Margaretner Grüne für Dezentralisierung des MA 48-Fuhrparks

Grüne stimmen gegen Absiedlung ins Waagner-Biro-Gelände

Wien (Grüne Margareten) - Entgegen den Behauptungen des
Margaretner Bezirksvorstehers Kurt Wimmer fordern die Bezirks-Grünen seit Jahren die Absiedlung der MA 48 aus dem 5. Wiener Gemeindebezirk, dem dichtest verbauten Gebiet Österreichs. Nirgendwo anders sind Freiflächen, gerade für Sport- und Kultureinrichtungen, eine derartige Mangelware. Die Margaretner Grünen ließen sich dennoch nicht von der SPÖ durch einen "dringlichen" Resolutionsantrag instrumentalisieren, in dem eine Absiedlung in das Waagner-Biro Gelände in Transdanubien explizit vorgeschlagen wurde. Der Grüne Klubobmann Peter C. Dvorsky sieht in diesem Überrumpelungsversuch der SPÖ einen Akt der Verschleierung, um den überteuerten Kauf des Waagner-Biro-Komplexes in Stadtlau, faktisch zu "legalisieren".

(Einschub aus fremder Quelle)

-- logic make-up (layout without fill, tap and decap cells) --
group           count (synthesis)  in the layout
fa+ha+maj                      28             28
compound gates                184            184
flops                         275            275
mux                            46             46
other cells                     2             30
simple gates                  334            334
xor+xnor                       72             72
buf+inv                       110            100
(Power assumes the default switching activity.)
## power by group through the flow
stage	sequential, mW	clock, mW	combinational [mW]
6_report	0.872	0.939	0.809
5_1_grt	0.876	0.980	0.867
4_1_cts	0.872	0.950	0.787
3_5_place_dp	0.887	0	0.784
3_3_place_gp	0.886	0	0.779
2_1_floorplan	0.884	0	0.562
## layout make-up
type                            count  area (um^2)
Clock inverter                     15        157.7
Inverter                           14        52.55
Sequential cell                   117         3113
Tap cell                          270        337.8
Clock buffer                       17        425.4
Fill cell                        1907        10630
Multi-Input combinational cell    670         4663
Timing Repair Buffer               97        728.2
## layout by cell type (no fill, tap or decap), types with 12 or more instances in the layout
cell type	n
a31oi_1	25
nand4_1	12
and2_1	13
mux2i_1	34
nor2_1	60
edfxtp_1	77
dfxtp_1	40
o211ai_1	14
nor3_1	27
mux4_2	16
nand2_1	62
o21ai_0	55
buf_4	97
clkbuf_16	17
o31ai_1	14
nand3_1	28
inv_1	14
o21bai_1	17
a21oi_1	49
`config.mk`:
```
export PLATFORM = sky130hd
export DESIGN_NAME = heater_zone_target_expander_core
export DESIGN_NICKNAME = d
export VERILOG_FILES = /design/src/sv/hzte_pkg.sv /design/src/sv/heater_zone_target_expander_core.sv /design/src/sv/hzte_side_pick.sv
export VERILOG_INCLUDE_DIRS = /design/src /design/src/sv
export SDC_FILE = /design/constraint.sdc
export NUM_CORES = 1
export LEC_CHECK = 0
export BUFFER_PORTS_ARGS = -buffer_cell sky130_fd_sc_hd__buf_4
export CORE_AREA = 2 2 237 239
export DETAILED_ROUTE_END_ITERATION = 10
export DIE_AREA = 0 0 239 241
export HOLD_SLACK_MARGIN = 0.1
export MAX_ROUTING_LAYER = met4
export PLACE_DENSITY = 0.71
export SLEW_MARGIN = 20
export SYNTH_ARGS = -nofsm -noshare
export SYNTH_HDL_FRONTEND = slang
export SYNTH_SLANG_ARGS = --single-unit
```
`constraint.sdc`:
```
create_clock -name i_clk -period 16.5 [get_ports i_clk]
set_input_delay 0 -clock i_clk [delete_from_list [all_inputs] [get_ports i_clk]]
set_output_delay 0 -clock i_clk [all_outputs]
set_load 0.1 [all_outputs]
```
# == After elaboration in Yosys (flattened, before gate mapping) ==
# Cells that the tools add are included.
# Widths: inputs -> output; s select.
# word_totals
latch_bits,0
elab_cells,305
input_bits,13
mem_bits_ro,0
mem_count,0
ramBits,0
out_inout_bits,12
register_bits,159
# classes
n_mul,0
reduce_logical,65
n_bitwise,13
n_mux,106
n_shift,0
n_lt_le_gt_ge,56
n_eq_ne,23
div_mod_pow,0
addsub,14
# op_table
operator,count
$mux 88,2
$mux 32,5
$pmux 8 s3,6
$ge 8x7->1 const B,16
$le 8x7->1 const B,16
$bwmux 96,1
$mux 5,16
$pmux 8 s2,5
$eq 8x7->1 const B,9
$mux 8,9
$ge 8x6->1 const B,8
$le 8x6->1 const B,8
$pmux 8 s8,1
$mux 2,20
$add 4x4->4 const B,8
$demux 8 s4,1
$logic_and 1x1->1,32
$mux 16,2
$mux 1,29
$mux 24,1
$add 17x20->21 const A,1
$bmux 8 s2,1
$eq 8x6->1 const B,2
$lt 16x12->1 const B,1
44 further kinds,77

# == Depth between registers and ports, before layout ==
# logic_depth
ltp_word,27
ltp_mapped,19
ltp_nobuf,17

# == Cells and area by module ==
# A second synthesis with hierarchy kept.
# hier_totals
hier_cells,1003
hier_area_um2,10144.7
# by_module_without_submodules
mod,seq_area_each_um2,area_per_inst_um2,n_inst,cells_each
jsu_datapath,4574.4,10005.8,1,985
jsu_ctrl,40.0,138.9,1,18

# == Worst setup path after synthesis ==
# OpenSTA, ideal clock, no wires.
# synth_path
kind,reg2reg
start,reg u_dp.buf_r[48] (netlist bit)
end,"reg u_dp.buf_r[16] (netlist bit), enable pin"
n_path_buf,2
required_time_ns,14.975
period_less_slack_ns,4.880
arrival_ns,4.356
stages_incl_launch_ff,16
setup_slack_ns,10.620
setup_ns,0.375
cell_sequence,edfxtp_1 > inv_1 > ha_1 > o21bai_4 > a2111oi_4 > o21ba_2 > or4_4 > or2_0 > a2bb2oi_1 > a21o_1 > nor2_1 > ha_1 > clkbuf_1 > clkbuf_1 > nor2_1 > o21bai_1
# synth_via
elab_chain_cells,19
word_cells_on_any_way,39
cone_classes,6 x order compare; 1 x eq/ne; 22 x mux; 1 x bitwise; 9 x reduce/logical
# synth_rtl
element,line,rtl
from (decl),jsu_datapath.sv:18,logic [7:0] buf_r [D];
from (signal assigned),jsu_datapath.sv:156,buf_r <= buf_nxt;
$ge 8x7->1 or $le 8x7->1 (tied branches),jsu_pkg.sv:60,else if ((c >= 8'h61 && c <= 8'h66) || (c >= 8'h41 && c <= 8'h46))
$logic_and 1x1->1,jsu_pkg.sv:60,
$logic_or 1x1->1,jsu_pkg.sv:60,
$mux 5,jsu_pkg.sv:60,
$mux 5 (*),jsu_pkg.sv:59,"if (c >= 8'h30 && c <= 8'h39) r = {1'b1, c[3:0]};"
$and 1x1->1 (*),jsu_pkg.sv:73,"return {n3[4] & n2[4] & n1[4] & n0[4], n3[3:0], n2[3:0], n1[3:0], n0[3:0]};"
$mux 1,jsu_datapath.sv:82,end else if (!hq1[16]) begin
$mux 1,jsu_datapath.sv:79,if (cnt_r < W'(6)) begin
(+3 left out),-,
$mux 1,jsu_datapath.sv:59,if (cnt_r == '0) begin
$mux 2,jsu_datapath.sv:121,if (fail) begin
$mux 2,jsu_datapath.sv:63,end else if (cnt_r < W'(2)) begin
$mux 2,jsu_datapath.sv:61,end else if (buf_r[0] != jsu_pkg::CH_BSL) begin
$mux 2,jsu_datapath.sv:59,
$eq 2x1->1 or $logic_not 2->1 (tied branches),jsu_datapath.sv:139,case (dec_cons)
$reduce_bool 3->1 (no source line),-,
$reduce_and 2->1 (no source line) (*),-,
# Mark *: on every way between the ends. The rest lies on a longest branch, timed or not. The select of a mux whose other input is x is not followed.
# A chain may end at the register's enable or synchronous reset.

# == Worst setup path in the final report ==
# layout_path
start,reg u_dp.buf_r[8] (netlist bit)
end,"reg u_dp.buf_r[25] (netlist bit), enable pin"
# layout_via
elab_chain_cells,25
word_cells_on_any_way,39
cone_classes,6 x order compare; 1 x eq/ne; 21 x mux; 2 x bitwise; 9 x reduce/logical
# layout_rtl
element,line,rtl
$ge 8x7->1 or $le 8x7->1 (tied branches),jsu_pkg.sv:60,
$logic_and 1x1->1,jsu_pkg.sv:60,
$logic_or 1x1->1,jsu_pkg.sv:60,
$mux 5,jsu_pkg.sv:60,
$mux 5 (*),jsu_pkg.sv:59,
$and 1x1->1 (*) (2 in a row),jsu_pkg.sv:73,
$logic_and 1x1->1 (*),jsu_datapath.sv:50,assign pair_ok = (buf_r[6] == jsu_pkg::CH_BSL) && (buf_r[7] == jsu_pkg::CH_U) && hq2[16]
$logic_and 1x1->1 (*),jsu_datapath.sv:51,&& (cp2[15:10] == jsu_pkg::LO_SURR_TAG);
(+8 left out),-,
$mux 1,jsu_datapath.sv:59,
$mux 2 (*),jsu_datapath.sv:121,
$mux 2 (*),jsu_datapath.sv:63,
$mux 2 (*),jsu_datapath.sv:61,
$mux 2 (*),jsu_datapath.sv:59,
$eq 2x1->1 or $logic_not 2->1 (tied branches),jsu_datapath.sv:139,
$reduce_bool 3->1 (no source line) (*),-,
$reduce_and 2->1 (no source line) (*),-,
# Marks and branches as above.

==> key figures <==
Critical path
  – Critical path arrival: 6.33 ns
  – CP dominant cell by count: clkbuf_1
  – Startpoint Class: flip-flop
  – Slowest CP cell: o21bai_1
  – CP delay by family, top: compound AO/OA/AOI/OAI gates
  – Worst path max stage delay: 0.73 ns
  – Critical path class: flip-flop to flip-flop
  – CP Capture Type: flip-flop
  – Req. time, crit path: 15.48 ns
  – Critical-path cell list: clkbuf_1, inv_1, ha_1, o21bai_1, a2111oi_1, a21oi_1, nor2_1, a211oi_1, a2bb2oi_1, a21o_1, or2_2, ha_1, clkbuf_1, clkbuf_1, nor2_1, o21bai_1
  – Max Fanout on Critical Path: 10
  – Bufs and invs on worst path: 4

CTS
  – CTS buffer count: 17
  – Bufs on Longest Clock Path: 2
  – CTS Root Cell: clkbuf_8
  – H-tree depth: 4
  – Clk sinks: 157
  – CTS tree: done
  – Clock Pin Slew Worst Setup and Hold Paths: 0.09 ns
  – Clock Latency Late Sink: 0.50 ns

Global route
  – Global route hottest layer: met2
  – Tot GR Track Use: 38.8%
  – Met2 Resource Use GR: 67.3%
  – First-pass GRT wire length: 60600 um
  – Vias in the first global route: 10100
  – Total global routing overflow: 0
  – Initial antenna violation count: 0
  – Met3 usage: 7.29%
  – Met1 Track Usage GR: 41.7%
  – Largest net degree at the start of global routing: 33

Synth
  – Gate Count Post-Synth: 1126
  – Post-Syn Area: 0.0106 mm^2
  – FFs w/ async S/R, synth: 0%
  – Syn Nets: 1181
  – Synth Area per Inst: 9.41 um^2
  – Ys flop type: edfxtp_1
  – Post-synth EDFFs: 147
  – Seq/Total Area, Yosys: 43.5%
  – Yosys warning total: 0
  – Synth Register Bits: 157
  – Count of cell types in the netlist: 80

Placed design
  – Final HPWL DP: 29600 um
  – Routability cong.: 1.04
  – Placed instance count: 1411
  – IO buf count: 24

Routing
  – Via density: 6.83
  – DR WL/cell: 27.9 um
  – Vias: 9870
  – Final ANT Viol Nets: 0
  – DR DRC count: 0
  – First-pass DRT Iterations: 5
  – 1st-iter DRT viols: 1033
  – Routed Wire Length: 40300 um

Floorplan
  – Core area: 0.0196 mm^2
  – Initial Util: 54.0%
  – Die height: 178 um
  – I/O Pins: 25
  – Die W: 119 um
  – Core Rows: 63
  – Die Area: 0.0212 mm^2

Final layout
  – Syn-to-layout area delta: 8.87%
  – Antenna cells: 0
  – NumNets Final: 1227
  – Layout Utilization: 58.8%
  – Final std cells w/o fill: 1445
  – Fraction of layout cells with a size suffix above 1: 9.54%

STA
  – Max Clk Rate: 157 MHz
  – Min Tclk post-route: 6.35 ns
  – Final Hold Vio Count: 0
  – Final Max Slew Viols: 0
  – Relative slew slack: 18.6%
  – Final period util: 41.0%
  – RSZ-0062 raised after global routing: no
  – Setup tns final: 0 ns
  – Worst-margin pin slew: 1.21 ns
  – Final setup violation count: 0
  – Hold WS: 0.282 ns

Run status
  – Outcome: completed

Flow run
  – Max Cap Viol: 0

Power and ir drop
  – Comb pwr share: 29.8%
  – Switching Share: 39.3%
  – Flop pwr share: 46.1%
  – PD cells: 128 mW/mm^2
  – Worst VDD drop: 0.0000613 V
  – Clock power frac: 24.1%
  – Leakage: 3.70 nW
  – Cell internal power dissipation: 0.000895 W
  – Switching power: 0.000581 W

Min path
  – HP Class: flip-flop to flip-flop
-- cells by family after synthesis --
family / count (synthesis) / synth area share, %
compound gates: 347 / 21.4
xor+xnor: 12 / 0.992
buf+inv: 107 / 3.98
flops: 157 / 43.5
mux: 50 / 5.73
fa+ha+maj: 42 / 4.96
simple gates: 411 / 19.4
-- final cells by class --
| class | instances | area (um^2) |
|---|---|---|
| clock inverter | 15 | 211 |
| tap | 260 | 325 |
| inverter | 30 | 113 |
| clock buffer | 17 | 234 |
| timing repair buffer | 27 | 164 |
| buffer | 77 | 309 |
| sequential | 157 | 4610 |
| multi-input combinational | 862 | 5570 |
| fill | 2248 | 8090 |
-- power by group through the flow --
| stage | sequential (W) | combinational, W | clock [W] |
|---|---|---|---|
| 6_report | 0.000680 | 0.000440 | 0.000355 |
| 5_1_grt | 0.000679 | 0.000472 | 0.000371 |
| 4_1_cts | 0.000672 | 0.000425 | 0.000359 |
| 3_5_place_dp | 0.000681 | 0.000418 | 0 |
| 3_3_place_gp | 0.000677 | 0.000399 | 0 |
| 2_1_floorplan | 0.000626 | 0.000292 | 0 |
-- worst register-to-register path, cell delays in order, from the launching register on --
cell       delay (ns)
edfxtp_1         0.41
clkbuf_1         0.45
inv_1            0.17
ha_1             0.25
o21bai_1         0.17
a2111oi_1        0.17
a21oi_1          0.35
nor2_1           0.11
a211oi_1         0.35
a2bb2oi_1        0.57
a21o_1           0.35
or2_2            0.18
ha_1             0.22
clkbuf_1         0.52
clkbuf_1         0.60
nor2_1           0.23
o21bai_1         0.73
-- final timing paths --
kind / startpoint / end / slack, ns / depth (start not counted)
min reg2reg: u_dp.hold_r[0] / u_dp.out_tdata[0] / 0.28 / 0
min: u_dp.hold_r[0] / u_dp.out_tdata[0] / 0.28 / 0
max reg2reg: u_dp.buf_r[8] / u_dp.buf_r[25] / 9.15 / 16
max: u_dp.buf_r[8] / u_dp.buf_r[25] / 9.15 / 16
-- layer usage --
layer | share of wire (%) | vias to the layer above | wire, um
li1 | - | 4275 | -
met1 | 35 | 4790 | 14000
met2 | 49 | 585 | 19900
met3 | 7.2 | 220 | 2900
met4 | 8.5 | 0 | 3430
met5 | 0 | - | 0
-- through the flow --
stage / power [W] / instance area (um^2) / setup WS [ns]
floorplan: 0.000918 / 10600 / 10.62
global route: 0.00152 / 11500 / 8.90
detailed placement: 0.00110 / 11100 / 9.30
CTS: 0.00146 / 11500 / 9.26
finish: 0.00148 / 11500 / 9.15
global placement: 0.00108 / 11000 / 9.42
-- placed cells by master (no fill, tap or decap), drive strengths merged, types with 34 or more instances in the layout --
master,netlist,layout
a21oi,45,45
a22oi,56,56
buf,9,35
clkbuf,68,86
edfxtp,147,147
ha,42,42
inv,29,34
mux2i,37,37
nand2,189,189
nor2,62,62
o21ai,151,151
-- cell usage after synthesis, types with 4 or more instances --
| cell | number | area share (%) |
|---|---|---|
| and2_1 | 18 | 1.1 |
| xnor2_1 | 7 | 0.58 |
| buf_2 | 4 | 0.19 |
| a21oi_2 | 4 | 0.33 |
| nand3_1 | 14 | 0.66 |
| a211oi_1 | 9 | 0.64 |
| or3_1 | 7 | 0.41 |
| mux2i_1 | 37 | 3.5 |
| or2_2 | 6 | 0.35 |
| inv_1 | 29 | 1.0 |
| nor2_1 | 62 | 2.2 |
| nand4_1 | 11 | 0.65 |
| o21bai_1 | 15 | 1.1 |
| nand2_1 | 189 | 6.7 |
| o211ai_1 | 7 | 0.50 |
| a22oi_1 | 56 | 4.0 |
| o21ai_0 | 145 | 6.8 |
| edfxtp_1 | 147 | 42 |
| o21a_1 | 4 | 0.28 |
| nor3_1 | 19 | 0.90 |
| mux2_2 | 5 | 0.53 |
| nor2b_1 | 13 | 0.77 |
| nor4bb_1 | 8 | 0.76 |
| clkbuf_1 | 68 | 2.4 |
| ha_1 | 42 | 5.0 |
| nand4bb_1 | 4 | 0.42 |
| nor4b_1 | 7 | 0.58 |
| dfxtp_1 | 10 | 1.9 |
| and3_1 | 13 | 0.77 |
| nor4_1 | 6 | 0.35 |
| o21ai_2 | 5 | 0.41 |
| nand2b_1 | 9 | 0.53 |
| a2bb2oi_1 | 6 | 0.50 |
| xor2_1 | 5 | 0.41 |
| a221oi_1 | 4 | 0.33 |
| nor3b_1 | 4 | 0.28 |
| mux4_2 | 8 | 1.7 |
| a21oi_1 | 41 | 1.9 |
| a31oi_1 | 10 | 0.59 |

"Auch ökologisch ist diese Lösung eine ‚absolute Schnapsidee’", so Dvorsky weiter. Die Müllwägen würden ein vielfaches an Strecken zurücklegen, um die Entsorgung in den westlichen und südlichen Wiener Bezirken aufrecht zu erhalten. Die Grünen treten daher für drei bis vier dezentrale Standorte für den Fuhrpark der MA 48 ein. Für den Südwesten Wiens gäbe es Standorte im 23. und 10. Bezirks, die weit sinnvoller und ökonomischer wären.